→ **Task item**:
Copy exactly, please, the lines of the data from its start through the line containing "export LEC_CHECK = 0".

(Stored entries)
BEGIN
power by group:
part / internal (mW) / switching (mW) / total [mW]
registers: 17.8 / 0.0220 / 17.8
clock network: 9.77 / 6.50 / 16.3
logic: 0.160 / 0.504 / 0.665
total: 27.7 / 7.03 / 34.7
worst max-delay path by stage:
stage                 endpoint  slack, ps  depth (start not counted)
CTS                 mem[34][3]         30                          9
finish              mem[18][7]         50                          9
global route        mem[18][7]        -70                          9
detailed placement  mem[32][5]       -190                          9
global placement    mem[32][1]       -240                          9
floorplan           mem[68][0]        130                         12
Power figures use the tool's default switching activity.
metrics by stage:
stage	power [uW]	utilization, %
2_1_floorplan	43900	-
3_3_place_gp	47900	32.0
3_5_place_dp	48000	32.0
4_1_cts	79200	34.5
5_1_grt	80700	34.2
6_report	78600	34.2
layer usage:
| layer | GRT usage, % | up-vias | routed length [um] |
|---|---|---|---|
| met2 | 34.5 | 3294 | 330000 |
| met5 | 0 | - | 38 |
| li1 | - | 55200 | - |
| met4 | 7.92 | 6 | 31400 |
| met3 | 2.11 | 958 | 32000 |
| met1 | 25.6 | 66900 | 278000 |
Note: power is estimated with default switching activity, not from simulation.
==> config.mk <==
export PLATFORM = sky130hd
export DESIGN_NAME = supply_monitor_osc_config_regs
export DESIGN_NICKNAME = d
export VERILOG_FILES = /design/src/pkg/smon_cfg_pkg.sv /design/src/hdl/sample_timer.sv /design/src/hdl/supply_monitor_osc_config_regs.sv
export SDC_FILE = /design/constraint.sdc
export NUM_CORES = 1
export LEC_CHECK = 0
export BUFFER_PORTS_ARGS = -buffer_cell sky130_fd_sc_hd__buf_2
export CAP_MARGIN = 25
export CORE_MARGIN = 8
export CORE_UTILIZATION = 47
export CTS_CLUSTER_DIAMETER = 40
export DETAILED_ROUTE_END_ITERATION = 7
export HOLD_SLACK_MARGIN = 0.06
export MAX_ROUTING_LAYER = met4
export PLACE_DENSITY = 0.76
export SYNTH_ARGS = -nofsm -noshare
export SYNTH_HDL_FRONTEND = slang
export SYNTH_SLANG_ARGS = --single-unit
==> constraint.sdc <==
create_clock -name clk -period 2.9 [get_ports clk]
set_input_delay 0.145 -clock clk [delete_from_list [all_inputs] [get_ports clk]]
set_output_delay 0.145 -clock clk [all_outputs]
set_load 0.05 [all_outputs]
==> src/pkg/smon_cfg_pkg.sv <==
`default_nettype none
package smon_cfg_pkg;
   // ******************************************
   // Register map (byte addresses)
   // ******************************************
   localparam logic [7:0] OFS_SYSOSC = 8'h00;
   localparam logic [7:0] OFS_SMON   = 8'h04;
   localparam logic [7:0] OFS_TEMP   = 8'h08;
   localparam logic [7:0] OFS_FASTRC = 8'h0c;
   localparam logic [7:0] OFS_STATUS = 8'h10;

   // ******************************************
   // Field layout
   // ******************************************
   localparam int TRIM_W        = 10;
   localparam int SYS_DONE_BIT  = 16;
   localparam int SMP_LSB       = 24;
   localparam int SMP_W         = 4;
   localparam int ON_BIT        = 18;
   localparam int LOCK_BIT      = 17;
   localparam int SM_DONE_BIT   = 16;
   localparam int SM_TRIM_LSB   = 8;
   localparam int SM_TRIM_W     = 4;
   localparam int FORCE_BIT     = 7;
   localparam int MODE_W        = 3;
   localparam int EN_BIT        = 0;
   localparam int SMP_EXP_OFS   = 5;
   localparam int STAT_RESET_BIT = 1;
   localparam int STAT_IRQ_BIT   = 2;
   localparam int STAT_SAMP_BIT  = 3;

   // ******************************************
   // Monitor mode codes
   // ******************************************
   localparam logic [2:0] MODE_OFF0  = 3'h0;
   localparam logic [2:0] MODE_RESET = 3'h1;
   localparam logic [2:0] MODE_IRQ   = 3'h2;
   localparam logic [2:0] MODE_OFF3  = 3'h3;

   localparam logic [31:0] SMON_RESET = 32'h00000000;
   localparam int CNT_W = 24;

   typedef enum logic [1:0] {LD_IDLE, LD_SYS, LD_SM, LD_DONE} load_e;
endpackage
`default_nettype wire

==> src/hdl/sample_timer.sv <==
`default_nettype none
// Pulses once every 2^(sel+5) slow-clock ticks while enabled
module sample_timer
   import smon_cfg_pkg::*;
(
   // Clock and reset
   input  wire logic                clk,
   input  wire logic                rst,
   // Control
   input  wire logic                run,
   input  wire logic                tick,
   input  wire logic [SMP_W-1:0]    sel,
   // Result
   output logic                     sample
);
   logic [CNT_W-1:0] count_r;
   logic [CNT_W-1:0] limit;

   assign limit = CNT_W'((64'h1 << (sel + SMP_EXP_OFS)) - 64'h1);

   always_ff @(posedge clk) begin
      if (rst || !run) begin
         count_r <= '0;
         sample  <= 1'b0;
      end else begin
         sample <= 1'b0;
         if (tick) begin
            if (count_r >= limit) begin // RULE5
               count_r <= '0;
               sample  <= 1'b1;
            end else begin
               count_r <= count_r + 1'b1;
            end
         end
      end
   end
endmodule
`default_nettype wire

==> src/hdl/supply_monitor_osc_config_regs.sv <==
// Functional notes
// RULE1 - Done flag clear: reload trim every reset
// RULE2 - Power-on reset clears oscillator done flag
// RULE3 - Done flag set after fuse trim load
// RULE4 - Ten-bit oscillator trim value field
// RULE5 - Sample every 2^(sel+5) slow ticks
// RULE6 - On indicator read-only, follows enable
// RULE7 - Lock makes monitor register read-only
// RULE8 - Monitor done flag cleared, set after load
// RULE9 - Four-bit monitor trim in bits 11:8
// RULE10 - Force bit: sampling always, else deep sleep
// RULE11 - Mode decode: 1 reset, 2 no-reset
// RULE12 - Interrupt request only when mask set
// RULE13 - Temperature sensor enable bit, reset zero
// RULE14 - Fast oscillator enable bit, reset zero
// RULE15 - On indicator from decoded mode 1 or 2
`default_nettype none
module supply_monitor_osc_config_regs
   import smon_cfg_pkg::*;
(
   // Clock and reset
   input  wire logic                   clk,
   input  wire logic                   rst,
   input  wire logic                   porEvent,
   // Wishbone slave
   input  wire logic                   wb_cyc_i,
   input  wire logic                   wb_stb_i,
   input  wire logic                   wb_we_i,
   input  wire logic [7:0]             wb_adr_i,
   input  wire logic [3:0]             wb_sel_i,
   input  wire logic [31:0]            wb_dat_i,
   output logic [31:0]                 wb_dat_o,
   output logic                        wb_ack_o,
   // Fuse values
   input  wire logic [TRIM_W-1:0]      fuseSysTrim,
   input  wire logic [SM_TRIM_W-1:0]   fuseSmTrim,
   // Analog side
   input  wire logic                   slowTick,
   input  wire logic                   deepSleepLevel,
   input  wire logic                   monitorTrip,
   input  wire logic                   interruptMaskBit,
   output logic [TRIM_W-1:0]           systemRcOscTrim,
   output logic [SM_TRIM_W-1:0]        monitorTrim,
   output logic                        monitorEnable,
   output logic                        monitorSample,
   output logic                        monitorResetReq,
   output logic                        monitorIrqReq,
   output logic                        tempSensorEnable,
   output logic                        fastRcOscEnable
);
   // ******************************************
   // State
   // ******************************************
   load_e                  loadState_r;
   logic [TRIM_W-1:0]      sysTrim_r;
   logic                   sysDone_r;
   logic [SM_TRIM_W-1:0]   smTrim_r;
   logic                   smDone_r;
   logic [SMP_W-1:0]       sampleSel_r;
   logic                   forceSampling_r;
   logic                   finalValueLock_r;
   logic [MODE_W-1:0]      mode_r;
   logic                   tempEn_r;
   logic                   fastEn_r;
   logic                   slowSync1_r;
   logic                   slowSync2_r;
   logic                   slowPrev_r;
   logic                   sleepSync1_r;
   logic                   sleepSync2_r;
   logic                   tripSync1_r;
   logic                   tripSync2_r;
   logic                   sampleRun;
   logic                   samplePulse;
   logic                   monitorOn;
   logic                   wbReq;
   logic                   wrSmon;
   logic [31:0]            rdData;
   logic [31:0]            wMask;
   logic [31:0]            smonWord;

   assign wbReq = wb_cyc_i && wb_stb_i && !wb_ack_o;
   assign wMask = {{8{wb_sel_i[3]}}, {8{wb_sel_i[2]}},
                   {8{wb_sel_i[1]}}, {8{wb_sel_i[0]}}};
   assign smonWord = wb_dat_i & wMask;
   assign wrSmon = wbReq && wb_we_i && (wb_adr_i == OFS_SMON)
                   && !finalValueLock_r; // RULE7

   // Modes 0, 3 and reserved codes leave the monitor off
   assign monitorOn = (mode_r == MODE_RESET) || (mode_r == MODE_IRQ);
   // RULE15 RULE11

   // ******************************************
   // Input synchronisers
   // ******************************************
   always_ff @(posedge clk) begin
      if (rst) begin
         slowSync1_r  <= 1'b0;
         slowSync2_r  <= 1'b0;
         slowPrev_r   <= 1'b0;
         sleepSync1_r <= 1'b0;
         sleepSync2_r <= 1'b0;
         tripSync1_r  <= 1'b0;
         tripSync2_r  <= 1'b0;
      end else begin
         slowSync1_r  <= slowTick;
         slowSync2_r  <= slowSync1_r;
         slowPrev_r   <= slowSync2_r;
         sleepSync1_r <= deepSleepLevel;
         sleepSync2_r <= sleepSync1_r;
         tripSync1_r  <= monitorTrip;
         tripSync2_r  <= tripSync1_r;
      end
   end

   // ******************************************
   // Fuse load sequence
   // ******************************************
   // Trim survives a plain reset once done; only power-on clears it
   always_ff @(posedge clk) begin
      if (porEvent) begin
         sysDone_r <= 1'b0; // RULE2
         sysTrim_r <= '0;
      end else if (loadState_r == LD_SYS) begin
         sysTrim_r <= fuseSysTrim; // RULE4
         sysDone_r <= 1'b1; // RULE3
      end
   end

   always_ff @(posedge clk) begin
      if (rst || porEvent) begin
         loadState_r <= LD_IDLE;
      end else begin
         unique case (loadState_r)
            LD_IDLE: loadState_r <= sysDone_r ? LD_SM : LD_SYS; // RULE1
            LD_SYS:  loadState_r <= LD_SM;
            LD_SM:   loadState_r <= LD_DONE;
            LD_DONE: loadState_r <= LD_DONE;
         endcase
      end
   end

   // ******************************************
   // Monitor configuration
   // ******************************************
   always_ff @(posedge clk) begin
      if (rst) begin
         smTrim_r         <= '0;
         smDone_r         <= 1'b0; // RULE8
         sampleSel_r      <= '0;
         forceSampling_r  <= 1'b0;
         finalValueLock_r <= 1'b0; // RULE7
         mode_r           <= '0;
      end else begin
         // Fuse load wins over a write to the trim byte only
         if (loadState_r == LD_SM) begin
            smTrim_r <= fuseSmTrim; // RULE9
            smDone_r <= 1'b1; // RULE8
         end else if (wrSmon && wMask[SM_TRIM_LSB]) begin
            smTrim_r <= smonWord[SM_TRIM_LSB +: SM_TRIM_W];
         end
         // Unselected bytes keep their value; on and done ignore writes
         if (wrSmon && wMask[SMP_LSB]) begin
            sampleSel_r <= smonWord[SMP_LSB +: SMP_W];
         end
         if (wrSmon && wMask[LOCK_BIT]) begin
            finalValueLock_r <= smonWord[LOCK_BIT]; // RULE7
         end
         if (wrSmon && wMask[FORCE_BIT]) begin
            forceSampling_r <= smonWord[FORCE_BIT];
         end
         if (wrSmon && wMask[MODE_W-1]) begin
            mode_r <= smonWord[MODE_W-1:0];
         end
      end
   end

   always_ff @(posedge clk) begin
      if (rst) begin
         tempEn_r <= 1'b0; // RULE13
         fastEn_r <= 1'b0; // RULE14
      end else if (wbReq && wb_we_i && wb_sel_i[0]) begin
         if (wb_adr_i == OFS_TEMP) begin
            tempEn_r <= wb_dat_i[EN_BIT]; // RULE13
         end
         if (wb_adr_i == OFS_FASTRC) begin
            fastEn_r <= wb_dat_i[EN_BIT]; // RULE14
         end
      end
   end

   // ******************************************
   // Sampling
   // ******************************************
   assign sampleRun = monitorOn && (forceSampling_r || sleepSync2_r);
   // RULE10

   sample_timer u_timer (
      .clk    (clk),
      .rst    (rst),
      .run    (sampleRun),
      .tick   (slowSync2_r && !slowPrev_r),
      .sel    (sampleSel_r),
      .sample (samplePulse)
   );

   // ******************************************
   // Outputs
   // ******************************************
   always_ff @(posedge clk) begin
      if (rst) begin
         systemRcOscTrim  <= '0;
         monitorTrim      <= '0;
         monitorEnable    <= 1'b0;
         monitorSample    <= 1'b0;
         monitorResetReq  <= 1'b0;
         monitorIrqReq    <= 1'b0;
         tempSensorEnable <= 1'b0;
         fastRcOscEnable  <= 1'b0;
      end else begin
         systemRcOscTrim  <= sysTrim_r;
         monitorTrim      <= smTrim_r;
         monitorEnable    <= monitorOn; // RULE6
         monitorSample    <= samplePulse; // RULE5
         monitorResetReq  <= (mode_r == MODE_RESET) && tripSync2_r;
         monitorIrqReq    <= monitorOn && tripSync2_r
                             && interruptMaskBit; // RULE12
         tempSensorEnable <= tempEn_r;
         fastRcOscEnable  <= fastEn_r;
      end
   end

   // ******************************************
   // Wishbone read and ack
   // ******************************************
   always_comb begin
      rdData = '0;
      unique case (wb_adr_i)
         OFS_SYSOSC: begin
            rdData[TRIM_W-1:0]   = sysTrim_r;
            rdData[SYS_DONE_BIT] = sysDone_r;
         end
         OFS_SMON: begin
            rdData[SMP_LSB +: SMP_W]         = sampleSel_r;
            rdData[ON_BIT]                   = monitorOn; // RULE6
            rdData[LOCK_BIT]                 = finalValueLock_r;
            rdData[SM_DONE_BIT]              = smDone_r;
            rdData[SM_TRIM_LSB +: SM_TRIM_W] = smTrim_r;
            rdData[FORCE_BIT]                = forceSampling_r;
            rdData[MODE_W-1:0]               = mode_r;
         end
         OFS_TEMP:   rdData[EN_BIT] = tempEn_r;
         OFS_FASTRC: rdData[EN_BIT] = fastEn_r;
         OFS_STATUS: begin
            rdData[EN_BIT]         = loadState_r == LD_DONE;
            rdData[STAT_RESET_BIT] = monitorResetReq;
            rdData[STAT_IRQ_BIT]   = monitorIrqReq;
            rdData[STAT_SAMP_BIT]  = sampleRun;
         end
         default: rdData = '0;
      endcase
   end

   always_ff @(posedge clk) begin
      if (rst) begin
         wb_ack_o <= 1'b0;
         wb_dat_o <= '0;
      end else begin
         wb_ack_o <= wbReq;
         wb_dat_o <= wbReq ? rdData : '0;
      end
   end
endmodule
`default_nettype wire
END
→ **Solution for this problem**:
power by group:
part / internal (mW) / switching (mW) / total [mW]
registers: 17.8 / 0.0220 / 17.8
clock network: 9.77 / 6.50 / 16.3
logic: 0.160 / 0.504 / 0.665
total: 27.7 / 7.03 / 34.7
worst max-delay path by stage:
stage                 endpoint  slack, ps  depth (start not counted)
CTS                 mem[34][3]         30                          9
finish              mem[18][7]         50                          9
global route        mem[18][7]        -70                          9
detailed placement  mem[32][5]       -190                          9
global placement    mem[32][1]       -240                          9
floorplan           mem[68][0]        130                         12
Power figures use the tool's default switching activity.
metrics by stage:
stage	power [uW]	utilization, %
2_1_floorplan	43900	-
3_3_place_gp	47900	32.0
3_5_place_dp	48000	32.0
4_1_cts	79200	34.5
5_1_grt	80700	34.2
6_report	78600	34.2
layer usage:
| layer | GRT usage, % | up-vias | routed length [um] |
|---|---|---|---|
| met2 | 34.5 | 3294 | 330000 |
| met5 | 0 | - | 38 |
| li1 | - | 55200 | - |
| met4 | 7.92 | 6 | 31400 |
| met3 | 2.11 | 958 | 32000 |
| met1 | 25.6 | 66900 | 278000 |
Note: power is estimated with default switching activity, not from simulation.
==> config.mk <==
export PLATFORM = sky130hd
export DESIGN_NAME = supply_monitor_osc_config_regs
export DESIGN_NICKNAME = d
export VERILOG_FILES = /design/src/pkg/smon_cfg_pkg.sv /design/src/hdl/sample_timer.sv /design/src/hdl/supply_monitor_osc_config_regs.sv
export SDC_FILE = /design/constraint.sdc
export NUM_CORES = 1
export LEC_CHECK = 0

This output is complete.